No więc do rzeczy. Przedmiotem rozprawki jest krwistoczerwony Matiz o pojemności 800ccm, rocznik 1999 w najbogatszej możliwej wersji wyposażenia. Ja sam byłem ciężko zszokowany, gdy dowiedziałem się że to wszystko jest dostępne w tym samochodzie. Tak więc:
- klimatyzacja (tak, naprawdę!)
- ABS
- elektryczne szyby przód
- wspomaganie kierownicy
- dwie poduszki powietrzne
Tak więc naprawdę na bogato. Samochód w takiej konfiguracji kosztował 31tys pln w porównaniu do 23tys w wersji "golas" (wiem, bo mam oryginalny rachunek zakupu!).

Zacznę od wad i niedoskonałości. I żeby było zabawniej - nie ma ich za wiele. Oczywiście trzeba wymienić ilość miejsca wewnątrz. Jest go mało.
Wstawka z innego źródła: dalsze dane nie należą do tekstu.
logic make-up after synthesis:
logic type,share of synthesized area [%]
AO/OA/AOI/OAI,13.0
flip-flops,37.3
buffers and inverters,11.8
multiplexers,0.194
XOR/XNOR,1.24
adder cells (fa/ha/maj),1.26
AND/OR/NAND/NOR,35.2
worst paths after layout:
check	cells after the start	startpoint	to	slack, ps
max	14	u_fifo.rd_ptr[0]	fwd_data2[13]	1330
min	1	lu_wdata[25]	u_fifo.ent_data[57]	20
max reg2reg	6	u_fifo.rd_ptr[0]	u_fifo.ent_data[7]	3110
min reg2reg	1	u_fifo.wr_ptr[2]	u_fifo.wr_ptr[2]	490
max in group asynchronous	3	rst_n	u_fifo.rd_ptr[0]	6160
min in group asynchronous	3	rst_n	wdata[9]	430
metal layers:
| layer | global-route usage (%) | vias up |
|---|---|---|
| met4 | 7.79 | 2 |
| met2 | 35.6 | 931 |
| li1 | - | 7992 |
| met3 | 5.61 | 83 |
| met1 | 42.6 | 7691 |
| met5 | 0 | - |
`src/rtl/leaf_stream_buffer.sv`:
```
// -----------------------------------------------------------------------------
// leaf_stream_buffer
//
// Small synchronous valid/ready FIFO placed between a hierarchy node's producer
// and its consumer. It decouples the two sides, reports current occupancy and
// the high-water mark since reset, and can optionally count output transfers.
//
// Parameters
//   WIDTH : data width in bits (>= 1)
//   DEPTH : number of entries, power of two, >= 2
//   CW    : occupancy width, $clog2(DEPTH)+1 (derived; do not override)
//
// Ports
//   clk       in   1      single clock, all state updates on rising edge
//   rst       in   1      synchronous active-high reset
//   in_valid  in   1      producer has data
//   in_ready  out  1      buffer accepts data this cycle (count != DEPTH)
//   in_data   in   WIDTH  producer data
//   out_valid out  1      buffer holds data for consumer (count != 0)
//   out_ready in   1      consumer accepts data this cycle
//   out_data  out  WIDTH  head-of-queue data
//   count     out  CW     current occupancy, 0..DEPTH
//   hwm       out  CW     maximum occupancy reached since reset
//   xfer_cnt  out  16     saturating count of output transfers
//
// Optional feature macro: LEAF_STREAM_BUFFER_XFER_CNT_EN
//   defined   : xfer_cnt is a 16-bit register counting pops, saturating at
//               16'hFFFF, cleared by rst.
//   undefined : no counter logic; xfer_cnt is tied to 16'h0000.
//   The port list is the same in both builds.
// -----------------------------------------------------------------------------
module leaf_stream_buffer #(
    parameter int WIDTH = 8,
    parameter int DEPTH = 4,
    parameter int CW    = $clog2(DEPTH) + 1
) (
    input  logic             clk,
    input  logic             rst,
    input  logic             in_valid,
    output logic             in_ready,
    input  logic [WIDTH-1:0] in_data,
    output logic             out_valid,
    input  logic             out_ready,
    output logic [WIDTH-1:0] out_data,
    output logic [CW-1:0]    count,
    output logic [CW-1:0]    hwm,
    output logic [15:0]      xfer_cnt
);

    localparam int PW = $clog2(DEPTH);

    // Storage and pointers. Pointers are exactly log2(DEPTH) bits so they
    // wrap modulo DEPTH without any explicit compare.
    logic [WIDTH-1:0] r_mem [DEPTH];
    logic [PW-1:0]    r_wr_ptr;
    logic [PW-1:0]    r_rd_ptr;
    logic [CW-1:0]    r_count;
    logic [CW-1:0]    r_hwm;

    logic             w_push;
    logic             w_pop;
    logic             w_full;
    logic             w_empty;
    logic [CW-1:0]    w_count_nxt;

    // -------------------------------------------------------------------------
    // Handshake decode. Both flags come only from the registered count, so
    // there is no combinational path from out_ready to in_ready or from the
    // input side to the output side. A full buffer refuses a push even when
    // a pop happens in the same cycle.
    // -------------------------------------------------------------------------
    assign w_full    = (r_count == CW'(DEPTH));
    assign w_empty   = (r_count == '0);

    assign in_ready  = !w_full;
    assign out_valid = !w_empty;

    assign w_push    = in_valid  && in_ready;
    assign w_pop     = out_valid && out_ready;

    // No bypass: head data always comes from storage, so a word pushed into
    // an empty buffer is visible one cycle later.
    assign out_data  = r_mem[r_rd_ptr];

    assign count     = r_count;
    assign hwm       = r_hwm;

    // -------------------------------------------------------------------------
    // Next occupancy: +1 on push only, -1 on pop only, otherwise unchanged.
    // -------------------------------------------------------------------------
    always_comb begin
        w_count_nxt = r_count;
        if (w_push && !w_pop) begin
            w_count_nxt = r_count + CW'(1);
        end else if (!w_push && w_pop) begin
            w_count_nxt = r_count - CW'(1);
        end
    end

    // -------------------------------------------------------------------------
    // Storage write. Entries are cleared on reset so out_data reads zero
    // straight after reset regardless of prior contents.
    // -------------------------------------------------------------------------
    always_ff @(posedge clk) begin
        if (rst) begin
            for (int i = 0; i < DEPTH; i++) begin
                r_mem[i] <= '0;
            end
        end else if (w_push) begin
            r_mem[r_wr_ptr] <= in_data;
        end
    end

    // -------------------------------------------------------------------------
    // Pointers, occupancy and high-water mark.
    // -------------------------------------------------------------------------
    always_ff @(posedge clk) begin
        if (rst) begin
            r_wr_ptr <= '0;
            r_rd_ptr <= '0;
            r_count  <= '0;
            r_hwm    <= '0;
        end else begin
            if (w_push) begin
                r_wr_ptr <= r_wr_ptr + PW'(1);
            end
            if (w_pop) begin
                r_rd_ptr <= r_rd_ptr + PW'(1);
            end
            r_count <= w_count_nxt;
            // High-water mark tracks the post-edge occupancy and never falls.
            if (w_count_nxt > r_hwm) begin
                r_hwm <= w_count_nxt;
            end
        end
    end

`ifdef LEAF_STREAM_BUFFER_XFER_CNT_EN
    // -------------------------------------------------------------------------
    // Output transfer counter, saturating so a long run never wraps to a
    // small value and hides activity.
    // -------------------------------------------------------------------------
    function automatic logic [15:0] sat_inc16(input logic [15:0] v);
        if (v == 16'hFFFF) begin
            return v;
        end
        return v + 16'd1;
    endfunction

    logic [15:0] r_xfer_cnt;

    always_ff @(posedge clk) begin
        if (rst) begin
            r_xfer_cnt <= '0;
        end else if (w_pop) begin
            r_xfer_cnt <= sat_inc16(r_xfer_cnt);
        end
    end

    assign xfer_cnt = r_xfer_cnt;
`else
    assign xfer_cnt = 16'h0000;
`endif

endmodule

```
`config.mk`:
```
export PLATFORM = sky130hd
export DESIGN_NAME = leaf_stream_buffer
export DESIGN_NICKNAME = d
export VERILOG_FILES = /design/src/rtl/leaf_stream_buffer.sv
export SDC_FILE = /design/constraint.sdc
export NUM_CORES = 1
export LEC_CHECK = 0
export ABC_AREA = 1
export CAP_MARGIN = 20
export CELL_PAD_IN_SITES_DETAIL_PLACEMENT = 1
export CELL_PAD_IN_SITES_GLOBAL_PLACEMENT = 2
export CORE_MARGIN = 1.5
export CORE_UTILIZATION = 40
export DETAILED_ROUTE_END_ITERATION = 10
export DONT_BUFFER_PORTS = 1
export GPL_TIMING_DRIVEN = 0
export PLACE_DENSITY = 0.89
export SYNTH_ARGS = -nofsm -noshare
export SYNTH_HDL_FRONTEND = slang
export SYNTH_SLANG_ARGS = --single-unit
```
`constraint.sdc`:
```
create_clock -name clk -period 5.1 [get_ports clk]
set_clock_uncertainty 0.2 [all_clocks]
set_input_delay 0.765 -clock clk [delete_from_list [all_inputs] [get_ports clk]]
set_output_delay 0.765 -clock clk [all_outputs]
set_load 0.02 [all_outputs]
```
# == After elaboration in Yosys (flattened, before gate mapping) ==
# Memories as Yosys holds them, arrays and structs flattened. A register that Yosys moved wholly into a read port is not among the register bits.
# Index checks and enable logic that the tools add are counted.
# Widths: inputs -> output; s select.
# op_classes
addsub,4
magnitude_cmp,1
reduce_logical,10
muxes,12
n_eq_ne,1
# ops
op,count
$mux 8,1
$reduce_or 8->1,1
$mux 1,6
$mux 2,3
$mux 3,2
$add 2x1->2 const B,2
$logic_and 1x1->1,4
$logic_not 1->1,4
$add 3x1->3 const B,1
$eq 3x3->1 const B,1
$gt 3x3->1,1
$logic_not 3->1,1
$sub 3x1->3 const B,1
# word_totals
mem_count,1
register_bits,10
mem_bits_rw,32
output_inout_bits,32
# mem_list
name,depth,width,read_ports,rd_ports_with_merged_regs,wr,line,text
r_mem,4,8,1,1,4,54,logic [WIDTH-1:0] r_mem [DEPTH];

# == Longest topological paths before layout ==
# depth
word_depth,8
mapped_depth,21

# == Least setup slack after synthesis ==
# OpenSTA, ideal clock, no wires.
# synth_path
path_type,register to register
from,reg r_count[0] (netlist: count[0])
to,reg r_hwm[2] (netlist: hwm[2])
arrival_time_ps,2258
synth_period_minus_slack_ps,2580
n_path_buf,0
path_stages_with_launch,18
setup_ps,122
required_time_ps,4778
setup_slack_ps,2520
path_cell_list,dfxtp_1 > inv_1 > ha_1 > nand2_2 > nand2_4 > nand3_4 > nand2_1 > nand2_1 > nand2_1 > nand2_2 > inv_1 > ha_1 > a21oi_1 > nand2_1 > nand2_1 > inv_1 > o21ai_0 > a21oi_2
# synth_between
elab_chain_len,8
# synth_rtl
item,line,text
from (decl),57,logic [CW-1:0] r_count;
from (signal assigned),130,r_count <= w_count_nxt;
$eq 3x3->1 (*),72,assign w_full = (r_count == CW'(DEPTH));
$logic_not 1->1 (*),75,assign in_ready = !w_full;
named net in_ready,40,"output logic in_ready,"
$logic_and 1x1->1 (*),78,assign w_push = in_valid && in_ready;
$logic_not 1->1,95,end else if (!w_push && w_pop) begin
$logic_and 1x1->1,95,
$mux 3,95,
$mux 3 (*),93,if (w_push && !w_pop) begin
named net w_count_nxt[2],64,logic [CW-1:0] w_count_nxt;
$gt 3x3->1,132,if (w_count_nxt > r_hwm) begin
to (signal assigned),133,r_hwm <= w_count_nxt;
to (decl),58,logic [CW-1:0] r_hwm;
# Mark *: on every way through the listed nets, which the timed path passes. The rest lies on a longest branch.
# A chain may end at the register's enable or synchronous reset.

# == Final worst setup path ==
# layout_path
from,reg r_count[0] (netlist: count[0])
to,reg r_hwm[1] (netlist: hwm[1])
# layout_between
elab_chain_len,8
# layout_rtl
item,line
$eq 3x3->1,72
$logic_not 1->1,75
$logic_and 1x1->1,78
$logic_not 1->1,95
$logic_and 1x1->1,95
$mux 3,95
$mux 3 (*),93
named net w_count_nxt[2],64
$gt 3x3->1 (*),132
# Marks and branches as above.

==> results.txt <==
- Number of buffers between clock root and the deepest sink: 2
- The final route contains 1,570 vias.
- Global routing used 17.4% of the available tracks across all layers.
* Cells taking the most area after synthesis: sky130_fd_sc_hd__edfxtp_1, sky130_fd_sc_hd__dfxtp_1, sky130_fd_sc_hd__nor2_1
* Sequential cell fraction of total power: approximately two fifths
- In this design, the largest share of critical-path delay is due to simple AND/OR/NAND/NOR gates.
* Clock insertion delay at the later pin of the skew report: approximately 0.29 ns
- Wires add up to 4.83 mm.
* Maximum cell stage delay along the critical path: 0.52 ns
- Worst Max-Slew Pin Slew: 0.910 ns
* Maximum vdd drop: 312 uV
- Syn Std Cell Area: around 0.0022 sq mm
- After detailed routing, the number of vias per cell comes to 4.64.
- The Yosys step of the flow raised 0 warnings.
- Worst slew margin relative to its limit: 38.9%
* Growth of design area from synthesis to finish: 11.8%
- Summed over all instances, the cell type with the most area after synthesis is sky130_fd_sc_hd__edfxtp_1.
* Result of the run: completed
- In this run the worst path has a maximum fanout of 5.
- Starting DRT DRC Count: 53
* TritonCTS clock tree: yes
- From bottom edge to top edge, the die measures 77.6 microns.
* Number of diodes: 0
- Count of endpoints failing setup in the final report: 0
- Clk slew on worst S/H paths: ~0.080 ns
- Share of the yosys chip area belonging to registers: between 50% and 60%
- Die Span X: 77.6 microns
- Net count of the finished layout: 285
- For the worst setup path, the data required time is 5.10 ns.
- Worst Path Arrival: 2.93 ns
* Top library cells by usage in the layout, fill and taps aside: sky130_fd_sc_hd__nor2_1, sky130_fd_sc_hd__inv_1, sky130_fd_sc_hd__edfxtp_1, sky130_fd_sc_hd__nand2_1, sky130_fd_sc_hd__o21ai_0
- Fraction of synthesized cell area taken by the top area cell type: a little over two fifths
- Share of total power consumed by net switching: around two fifths
* Period utilization: 57.5%
- The count of nets left with antenna violations once routing finished came out at 0.
- First-pass GRT wire length: 7.89 mm
- Walking the worst path, the cells encountered are inv_1, ha_1, a21oi_1, nand3_1, nand2_1, nand2_1, nand2_2, inv_1, ha_1, nand2_1, inv_1, nand2_1, nand2_1, nand2_1, inv_1, nand3_1, nand2_1, inv_1.
* Number of levels the H-tree was split into: 2
* Total core area: 0.00524 sq mm
- Counting every instance in the synthesized netlist gives 243.
* Placed inst area: 0.00238 sq mm
* Setup bufs post-CTS: 0
- Fraction of layout instances using a drive strength above 1: 19.0%
- Count of port buffers added during placement: 0
* Clock buffer count from CTS: 5
* Worst Setup End Kind: register
* Setup repair after global routing missed its margin: no
- The number of global-route vias before repair was 1,647.
- After detailed routing, the number of remaining DRC violations is 0.
- Number of storage elements in the synthesis netlist: 44
* Post-CTS Resized: 0
* Standard-cell row count: 26
- Counting distinct cell types in the post-synthesis netlist gives 26.
* Summed negative setup slack over all endpoints: 0 ns
* Most common cell after layout, fill and taps aside: sky130_fd_sc_hd__nor2_1
- A synthesized cell averages 9.15 sq um.
- During I/O placement, the number of pins put on the boundary was 44.
- Placed wire-length estimate after detailed placement: 3.64 mm
* Detailed-router iteration count before antenna repair: 4
- At the end of routability-driven placement, the weighted congestion stood at 0.740.
- In this run the static leakage power is between 1 and 1.5 nW.
- Internal cell power: 0.000740 W
- Clock root cell: sky130_fd_sc_hd__clkbuf_8
- Type of element launching the critical path: register
* WP buf/inv: 5
- Clock sink total: 44
- Global routing finished with a remaining overflow of 0.
- Summing all non-filler instances in the final layout gives an area of about 0.0025 sq mm.
- Die area: roughly 0.006 sq mm
- The min-delay analysis places its worst path in the category reg -> reg.
- Max-cap violations in this run came to 0.
* Clock share of power: 20.4%
* Count of hold-fix buffers inserted at cts: 0
- The count of endpoints failing hold in the final timing report came to 0.
- In the final routed layout, each cell accounts on average for 14.3 microns.
* Most used cell, CP: sky130_fd_sc_hd__nand2_1
- Highest attainable clock frequency: about 340 MHz
* Classification of the worst setup path: reg -> reg
- Largest net degree at the start of global routing: 14
- Switching component of the power: 0.000521 W
- The max-slew violation count is 0.
- Crit-path slowest cell: sky130_fd_sc_hd__dfxtp_1
- Starting density of the core: 42.5%
* Initial antenna violation count: 0
- For this design the ratio of total power to cell area is 507 mW/mm^2.
- Combinational cells account for about two fifths of the total power.
* Final critical delay including setup and external delays: 2.93 ns
## tightest hold or removal path, stage by stage (launching register included)
cell	delay, ns
sky130_fd_sc_hd__dfxtp_1	0.34
sky130_fd_sc_hd__nor2_1	0.07
sky130_fd_sc_hd__nor2_1	0.09
## layout make-up
type | count | area [sq um]
flip-flops and latches | 44 | 1200
clock buffers | 5 | 68.8
fillers | 638 | 2750
clock inverters | 3 | 37.5
repair buffers | 2 | 12.5
inverters | 39 | 146
multi-input cells | 156 | 800
plain buffers | 19 | 134
well taps | 70 | 87.6
## cells in the mapped netlist
cell                       instances
sky130_fd_sc_hd__dfxtp_1          12
sky130_fd_sc_hd__nor2_1           49
sky130_fd_sc_hd__buf_2             2
sky130_fd_sc_hd__nand3_1           7
sky130_fd_sc_hd__inv_2             4
sky130_fd_sc_hd__and2_4            1
sky130_fd_sc_hd__ha_1              6
sky130_fd_sc_hd__nor2_2           10
sky130_fd_sc_hd__nand3_4           1
sky130_fd_sc_hd__inv_1            34
sky130_fd_sc_hd__a21oi_2           1
sky130_fd_sc_hd__o21ai_2           1
sky130_fd_sc_hd__nand3_2           1
sky130_fd_sc_hd__edfxtp_1         32
sky130_fd_sc_hd__nand2_1          21
sky130_fd_sc_hd__conb_1            1
sky130_fd_sc_hd__o21ai_0          21
sky130_fd_sc_hd__clkbuf_1          1
sky130_fd_sc_hd__nand2_4           3
sky130_fd_sc_hd__clkinv_1          1
sky130_fd_sc_hd__o22ai_1           8
sky130_fd_sc_hd__a21oi_1           5
sky130_fd_sc_hd__nand2_2           3
sky130_fd_sc_hd__xor2_1            1
sky130_fd_sc_hd__buf_4            16
sky130_fd_sc_hd__xnor2_1           1
## path summary, 6_finish.rpt
kind	start	end	slack (ns)	cells after the start
min	r_rd_ptr[0]$_SDFFE_PP0P_	register	0.33	2
min reg2reg	r_rd_ptr[0]$_SDFFE_PP0P_	register	0.33	2
max reg2reg	count[0]$_SDFF_PP0_	hwm[1]$_SDFFE_PP0N_	2.17	18
max	count[0]$_SDFF_PP0_	hwm[1]$_SDFFE_PP0N_	2.17	18
## metal layers
layer / wire [microns] / vias up / GRT usage (%) / part of all wire [%]
li1: - / 797 / - / -
met1: 2200 / 735 / 21.5 / 45
met2: 2410 / 33 / 30.2 / 50
met3: 143 / 5 / 3.53 / 3.0
met4: 77 / 0 / 6.00 / 1.6
met5: 0 / - / 0 / 0
## registers in the layout (all words and copies together) (netlist names), named ones only
signal	cells
r_mem	32
count	3
hwm	3
r_rd_ptr	2
r_wr_ptr	2
## stage by stage
stage	power, W	instances	worst slack (ns)	hold WS [ns]	util, %
after global routing	0.00136	338	1.86	0.349	47.5
after floorplan	0.000903	258	2.52	0.267	-
final	0.00126	338	2.17	0.328	47.5
after global placement	0.000997	328	1.95	0.278	45.2
after detailed placement	0.00102	330	2.17	0.314	45.5
after CTS	0.00128	338	2.14	0.337	47.5
## power by group through the flow
stage / Sequential, W / Combinational (W) / Clock, W
2_1_floorplan: 0.000499 / 0.000404 / 0
3_3_place_gp: 0.000512 / 0.000485 / 0
3_5_place_dp: 0.000513 / 0.000506 / 0
4_1_cts: 0.000506 / 0.000509 / 0.000262
5_1_grt: 0.000512 / 0.000567 / 0.000277
6_report: 0.000504 / 0.000500 / 0.000257
## logic make-up (layout without fill, tap and decap cells)
family                     Yosys count  after routing  synth area share, %
AOI/OAI and AO/OA                   36             36                 8.89
xor gates and xnor gates             2              2                0.788
and+or+nand+nor                     96             96                 20.2
DFF                                 44             44                 54.0
adders and majority gates            6              6                 3.37
buffers and inverters               58             68                 12.6
other                                1             16                0.169
No activity file was read; power rests on OpenSTA's default activity.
Fotela nie da się odsunąć wystarczająco daleko (mam prawie 1,9m wzrostu) a jego siedzisko jest zdecydowanie za krótkie. Dodatkowo kierownica nie jest regulowana w żadnej płaszczyźnie, więc trochę lipa. Kolejna sprawa to jakość wykonania i materiały użyte do produkcji. Widać "taniość" bez próby ukrywania tego. Elementy trzeszczą, plastiki porysowane, ogólnie kiepsko. Brakuje obrotomierza a dokupienie takiego na 3 cylindry nie jest proste. Hamulce są trochę zbyt słabe i ciężko je wyczuć. Układ kierowniczy bardzo mało precyzyjny. Za głośny silnik, za głośna praca zawieszenia. Bagażnik malutki, ale jakoś daje radę. Części nie są specjalnie tanie, jeżeli chodzi o oryginały, na szczęście mnóstwo zamienników lub używanych na szrotach.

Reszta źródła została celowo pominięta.